AILoc2 Probe: Uninstall Repo Hooks Removes managed AILoc2 hooks and restores prior repo-local hook settings when possible.

Configuration

Setting Default Description
ailoc2Probe.logging.verboseOutputChannel false When enabled, logs automatic probe events to the AILoc2 Probe output channel.

Attribution model

The current heuristic is intentionally conservative.

  • The strongest AI signal is recent chat-editing-snapshot-text-model activity followed almost immediately by a workspace-file change — especially a whole-document replacement.
  • A small localized edit during an active chat-editing session is treated as more likely human than AI to avoid obvious false positives.
  • Zero-content change events are filtered out as lifecycle noise.
  • Unknown or unattributed slices are kept out of the headline percentage when possible instead of being quietly counted as AI.

Signals used today

Signal Interpretation Bucket
ProbableAIApplyToWorkspaceFile Strong evidence of AI apply to a real file after recent snapshot activity. AI
PossibleAIApplyToWorkspaceFile Some AI-like context exists, but the change is less decisive. AI
LikelyHumanEditWhileChatSessionOpen Small manual edit while a chat session is active. Human
LikelyHumanOrRegularEditorEdit Ordinary workspace-file edit without matching chat-editing context. Human

How the summary is computed

AILoc2 compares rolling attribution state with staged and unstaged Git diff slices. It weights changed lines using current line lengths with a minimum weight of 1, which makes the result more representative than a naive whole-file percentage while staying cheap enough to run inside normal commit workflows.

Current limitations

This project is already useful, but it is not pretending to be magic.

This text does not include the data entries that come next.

`config.mk`:
```
export PLATFORM = sky130hd
export DESIGN_NAME = calib_status_int_enable
export DESIGN_NICKNAME = d
export VERILOG_FILES = /design/src/hw/calib_int_pkg.sv /design/src/hw/calib_status_int_enable.sv
export SDC_FILE = /design/constraint.sdc
export NUM_CORES = 1
export LEC_CHECK = 0
export BUFFER_PORTS_ARGS = -buffer_cell sky130_fd_sc_hd__buf_4
export CORE_ASPECT_RATIO = 1.2
export CORE_MARGIN = 1.5
export CORE_UTILIZATION = 45
export DETAILED_ROUTE_END_ITERATION = 10
export GPL_ROUTABILITY_DRIVEN = 0
export HOLD_SLACK_MARGIN = 0.12
export PLACE_DENSITY = 0.8
export SYNTH_ARGS = -nofsm -noshare
export SYNTH_HDL_FRONTEND = slang
export SYNTH_SLANG_ARGS = --single-unit
```
`constraint.sdc`:
```
create_clock -name clk_sys_i -period 3.1 [get_ports clk_sys_i]
set_clock_uncertainty 0.05 [all_clocks]
set_input_delay 0.93 -clock clk_sys_i [delete_from_list [all_inputs] [get_ports clk_sys_i]]
set_output_delay 0.93 -clock clk_sys_i [all_outputs]
set_load 0.02 [all_outputs]
```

  • Today’s AI detection is heuristic, not universal ground truth.
  • The strongest support is for VS Code chat-editing apply flows.
  • Edits made outside VS Code — or while the extension is inactive — are not observed directly at creation time.
  • Some AI-assisted changes may still look human or unknown if the editor does not expose a distinct enough signal.
  • (AI unavailable) means summary generation or hook runtime fallback kicked in; it does not always mean “no AI was used.”
  • The extension currently excludes metrics artifact paths such as .ailoc2-metrics from tracking to avoid self-feedback loops.

Development

npm install
npm run build

Useful scripts:

  • npm run build — compiles the extension and bundles the hook runtime.
  • npm run build:hook-runtime — bundles out/hook-runtime/ailoc2-hook-runtime.cjs.
  • npm run watch — TypeScript watch mode for extension development.

Roadmap

  • Strengthen provenance by owning more of the AI apply path directly.
  • Improve attribution quality for non-chat AI tools and edge-case editing flows.
  • Harden diff parsing, save checkpointing, rename handling, and summary validation with tests.
  • Improve packaging and distribution so trying AILoc2 feels delightfully boring.
  • Add better visualization for teams who want more than a commit suffix.

Contributing

Issues and pull requests are welcome — especially around attribution accuracy, odd editor behaviors, hook interoperability, and repo-state edge cases. If you can make the heuristics smarter without making the workflow weirder, you are very much in the right place.


If Git is the source of truth for code history, AILoc2 is an attempt to make AI provenance part of that truth — locally, visibly, and without asking developers to stop working like developers.